Online-Portal würdigt Exilösterreicher im Kampf gegen Nazis
Lackner verweist auf jene Gruppe von Menschen, "die vom victim (Opfer, Anm.) zum victor (Sieger, Anm.) wurden". Es habe sich um meist aufgrund "rassischer" oder politischer Gründe verfolgte Personen gehandelt, die teilweise sogar bereits in Konzentrationslagern gesperrt gewesen waren, aber fliehen konnten und "am Ende auf Seiten der Siegermächte standen, in amerikanischer, britischer, sowjetischer oder französischer Uniform. Ihrer wird gerade in Deutschland oder Österreich kaum gedacht, ihr Beitrag zur Niederwerfung des NS-Regimes immer noch wenig gewürdigt", so der Historiker.
Diese Gruppe sei gar nicht so klein gewesen, Archivquellen würden allein für die britischen- und US-Streitkräfte weit über 10.000 Österreicherinnen und Österreicher nahelegen, oftmals mit jüdischen Wurzeln, aber bei weitem nicht ausschließlich. Sie hätten nicht nur mit der Waffe gedient, sondern auch bei den Nachrichtendiensten oder im Bereich der psychologischen Kriegsführung.
Wenn im kommenden Jahr dem Ende des Zweiten Weltkriegs vor 80 Jahren gedacht werde, sollte "an ihre Courage erinnert werden - und an ihren oftmals mit einem hohen Preis bezahlten Beitrag zum Sieg über das NS-Regime", meint Lackner. Er hat gemeinsam mit Florian Traussnig ein zweisprachiges Online-Portal gestaltet, auf dem die Geschichte der rund 100 Exilösterreicher in der "10th Mountain Division" mit Kurzbiografien und Essays dargestellt wird.
Es handelte sich dem Zeithistoriker zufolge um den ersten und faktisch einzigen Großverband der US-Armee für den Gebirgskampf, in dem rund 100 Exilösterreicher dienten. So wie zwei Brüder aus der singenden Trapp-Familie oder der Skirennläufer Friedl Pfeifer aus Sankt Anton am Arlberg fungierten viele als Ski- oder Kletterlehrer. Rund die Hälfte von ihnen kämpfte auch in Italien, wo die "10th Mountain Division" ab Anfang 1945 versuchte, die von der Wehrmacht hartnäckig verteidigte "Gotenlinie" im nördlichen Apennin zu knacken. Der Erfolg der US-Soldaten wurde mit einem hohen Blutzoll erkauft, die "Verlustquote bei den 'österreichischen' GIs der Division, von denen der überwiegende Teil interessanterweise nicht aus dem gebirgigen Westen, sondern dem flacheren Osten des Landes stammte, lag bei beinahe 40 Prozent", so Lackner, dessen Buch "Wie ein junger Anwalt Tausende Juden rettete" (Kremayr & Scheriau) bei der aktuell laufenden Wahl des "Wissenschaftsbuch des Jahres" in der Kategorie "Geistes-/Sozial-/Kulturwissenschaft" nominiert ist.

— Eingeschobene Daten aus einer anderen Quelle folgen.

===== src/rtl/opfetch_bypass.sv =====
// Single-operand resolver: r0, EX, MEM, WB, then register file, first match wins.
// OPFETCH_FWD_EN enables the EX/MEM bypass; without it those matches interlock.
module opfetch_bypass
  import pipe_pkg::*;
(
  input  logic [ADDR_WIDTH-1:0] i_idx,
  input  logic                  i_use,
  input  prod_t                 i_ex,
  input  prod_t                 i_mem,
  input  logic                  i_wb_wen,
  input  logic [ADDR_WIDTH-1:0] i_wb_waddr,
  input  logic [DATA_WIDTH-1:0] i_wb_wdata,
  input  logic [DATA_WIDTH-1:0] i_rf_rdata,
  output logic [DATA_WIDTH-1:0] o_value,
  output logic                  o_hazard
);
  logic w_zero, w_ex_hit, w_mem_hit, w_wb_hit;

  assign w_zero    = (i_idx == '0);
  assign w_ex_hit  = i_ex.wen  && (i_ex.waddr  == i_idx);
  assign w_mem_hit = i_mem.wen && (i_mem.waddr == i_idx);
  assign w_wb_hit  = i_wb_wen  && (i_wb_waddr  == i_idx);

  always_comb begin
    o_value  = i_rf_rdata;
    o_hazard = 1'b0;
    if (w_zero) begin
      o_value = '0;
`ifdef OPFETCH_FWD_EN
    end else if (w_ex_hit) begin
      o_value  = i_ex.wdata;
      o_hazard = i_use && i_ex.pending;
    end else if (w_mem_hit) begin
      o_value  = i_mem.wdata;
      o_hazard = i_use && i_mem.pending;
`else
    end else if (w_ex_hit || w_mem_hit) begin
      o_hazard = i_use;
`endif
    end else if (w_wb_hit) begin
      // The register file only commits this write on the coming edge.
      o_value = i_wb_wdata;
    end
  end

`ifndef OPFETCH_FWD_EN
  logic w_unused_fwd;
  assign w_unused_fwd = ^{i_ex.wdata, i_ex.pending, i_mem.wdata, i_mem.pending};
`endif
endmodule


===== src/rtl/id_operand_fetch.sv =====
// Decode-stage operand fetch: one-entry skid buffer, RF read, bypass/interlock,
// valid/ready issue to EX. Optional EX/MEM forwarding via OPFETCH_FWD_EN.
module id_operand_fetch #(
  parameter int DATA_WIDTH = pipe_pkg::DATA_WIDTH,
  parameter int ADDR_WIDTH = pipe_pkg::ADDR_WIDTH
) (
  input  logic                  clk,
  input  logic                  rst,
  input  logic                  in_valid,
  output logic                  in_ready,
  input  logic [31:0]           in_pc,
  input  logic [ADDR_WIDTH-1:0] in_rs,
  input  logic [ADDR_WIDTH-1:0] in_rt,
  input  logic                  in_use_rs,
  input  logic                  in_use_rt,
  input  logic [ADDR_WIDTH-1:0] in_dest,
  input  logic                  in_dest_wen,
  output logic [ADDR_WIDTH-1:0] rf_raddr1,
  output logic [ADDR_WIDTH-1:0] rf_raddr2,
  input  logic [DATA_WIDTH-1:0] rf_rdata1,
  input  logic [DATA_WIDTH-1:0] rf_rdata2,
  input  logic                  ex_wen,
  input  logic [ADDR_WIDTH-1:0] ex_waddr,
  input  logic [DATA_WIDTH-1:0] ex_wdata,
  input  logic                  ex_pending,
  input  logic                  mem_wen,
  input  logic [ADDR_WIDTH-1:0] mem_waddr,
  input  logic [DATA_WIDTH-1:0] mem_wdata,
  input  logic                  mem_pending,
  input  logic                  wb_wen,
  input  logic [ADDR_WIDTH-1:0] wb_waddr,
  input  logic [DATA_WIDTH-1:0] wb_wdata,
  input  logic                  flush,
  output logic                  out_valid,
  input  logic                  out_ready,
  output logic [31:0]           out_pc,
  output logic [DATA_WIDTH-1:0] out_src1,
  output logic [DATA_WIDTH-1:0] out_src2,
  output logic [ADDR_WIDTH-1:0] out_dest,
  output logic                  out_dest_wen,
  output logic [31:0]           stall_cnt
);
  pipe_pkg::buf_state_t r_state, w_state_nxt;
  pipe_pkg::instr_t     r_instr, w_in_instr;
  pipe_pkg::prod_t      w_ex, w_mem;
  logic [31:0]          r_stall_cnt;
  logic                 w_full, w_hazard1, w_hazard2, w_hazard, w_issue, w_accept;

  assign w_full     = (r_state == pipe_pkg::HOLD);
  assign w_in_instr = '{pc: in_pc, rs: in_rs, rt: in_rt, use_rs: in_use_rs,
                        use_rt: in_use_rt, dest: in_dest, dest_wen: in_dest_wen};
  assign w_ex  = '{wen: ex_wen,  waddr: ex_waddr,  wdata: ex_wdata,  pending: ex_pending};
  assign w_mem = '{wen: mem_wen, waddr: mem_waddr, wdata: mem_wdata, pending: mem_pending};

  assign rf_raddr1 = w_full ? r_instr.rs : '0;
  assign rf_raddr2 = w_full ? r_instr.rt : '0;

  opfetch_bypass u_byp1 (
    .i_idx(rf_raddr1), .i_use(w_full && r_instr.use_rs), .i_ex(w_ex), .i_mem(w_mem),
    .i_wb_wen(wb_wen), .i_wb_waddr(wb_waddr), .i_wb_wdata(wb_wdata),
    .i_rf_rdata(rf_rdata1), .o_value(out_src1), .o_hazard(w_hazard1)
  );

  opfetch_bypass u_byp2 (
    .i_idx(rf_raddr2), .i_use(w_full && r_instr.use_rt), .i_ex(w_ex), .i_mem(w_mem),
    .i_wb_wen(wb_wen), .i_wb_waddr(wb_waddr), .i_wb_wdata(wb_wdata),
    .i_rf_rdata(rf_rdata2), .o_value(out_src2), .o_hazard(w_hazard2)
  );

  assign w_hazard  = w_hazard1 || w_hazard2;
  assign out_valid = w_full && !w_hazard && !flush;
  assign w_issue   = out_valid && out_ready;
  assign in_ready  = !w_full || w_issue;
  // flush wins over both accept and issue on the edge.
  assign w_accept  = in_valid && in_ready && !flush;

  always_comb begin
    w_state_nxt = r_state;
    if (flush)         w_state_nxt = pipe_pkg::EMPTY;
    else if (w_accept) w_state_nxt = pipe_pkg::HOLD;
    else if (w_issue)  w_state_nxt = pipe_pkg::EMPTY;
  end

  always_ff @(posedge clk or posedge rst) begin
    if (rst) r_state <= pipe_pkg::EMPTY;
    else     r_state <= w_state_nxt;
  end

  always_ff @(posedge clk or posedge rst) begin
    if (rst)           r_instr <= '0;
    else if (w_accept) r_instr <= w_in_instr;
  end

  always_ff @(posedge clk or posedge rst) begin
    if (rst)                                            r_stall_cnt <= '0;
    else if (w_full && w_hazard && (r_stall_cnt != '1)) r_stall_cnt <= r_stall_cnt + 32'd1;
  end

  assign out_pc       = r_instr.pc;
  assign out_dest     = r_instr.dest;
  assign out_dest_wen = r_instr.dest_wen;
  assign stall_cnt    = r_stall_cnt;
endmodule


===== config.mk =====
export PLATFORM = sky130hd
export DESIGN_NAME = id_operand_fetch
export DESIGN_NICKNAME = d
export VERILOG_FILES = /design/src/rtl/pipe_pkg.sv /design/src/rtl/opfetch_bypass.sv /design/src/rtl/id_operand_fetch.sv
export SDC_FILE = /design/constraint.sdc
export NUM_CORES = 1
export LEC_CHECK = 0
export ABC_AREA = 1
export CAP_MARGIN = 20
export CORE_AREA = 2 2 147 149
export DETAILED_ROUTE_END_ITERATION = 16
export DIE_AREA = 0 0 149 151
export GPL_TIMING_DRIVEN = 0
export HOLD_SLACK_MARGIN = 0.12
export PLACE_DENSITY = 0.75
export SYNTH_ARGS = -nofsm -noshare
export SYNTH_HDL_FRONTEND = slang
export SYNTH_SLANG_ARGS = --single-unit

===== constraint.sdc =====
create_clock -name clk -period 3.7 [get_ports clk]
set_input_delay 0.74 -clock clk [delete_from_list [all_inputs] [get_ports clk]]
set_output_delay 0.74 -clock clk [all_outputs]
set_load 0.02 [all_outputs]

Ein ähnliches Portal über Österreicher in der britischen Armee ist laut dem Zeithistoriker in Vorbereitung. Als Beispiel dafür nennt Lackner das "No. 10 (Inter-Allied) Commando", das ab 1942 unter anderem für überfallsartige Angriffe auf den "Atlantikwall" an der französischen und holländischen Küste eingesetzt wurde. Von den mindestens 30 Österreichern in dieser Spezialeinheit der britischen Armee, fanden sieben den Tod, gut die Hälfte wurde verletzt, teils mehrfach.
(S E R V I C E - Online-Portal zu den Österreichern in der 10th Mountain Division: https://mountaintroops.lbg.ac.at/; ORF-Science-Gastbeitrag: https://go.apa.at/PMviVHqL)
Zusammenfassung
- Das Ludwig Boltzmann Institut würdigt Exilösterreicher, die im Zweiten Weltkrieg aufseiten der Alliierten kämpften. Ein neues Online-Portal stellt rund 100 Exilanten vor, die in der 10th Mountain Division der US-Armee dienten.
- Über 10.000 Österreicher kämpften in britischen und US-Streitkräften, oft mit jüdischen Wurzeln. Die Verlustquote bei den österreichischen GIs der 10th Mountain Division lag bei fast 40 Prozent.
- Ein ähnliches Portal über Österreicher in der britischen Armee ist in Vorbereitung. Im No. 10 (Inter-Allied) Commando fanden sieben der mindestens 30 Österreicher den Tod.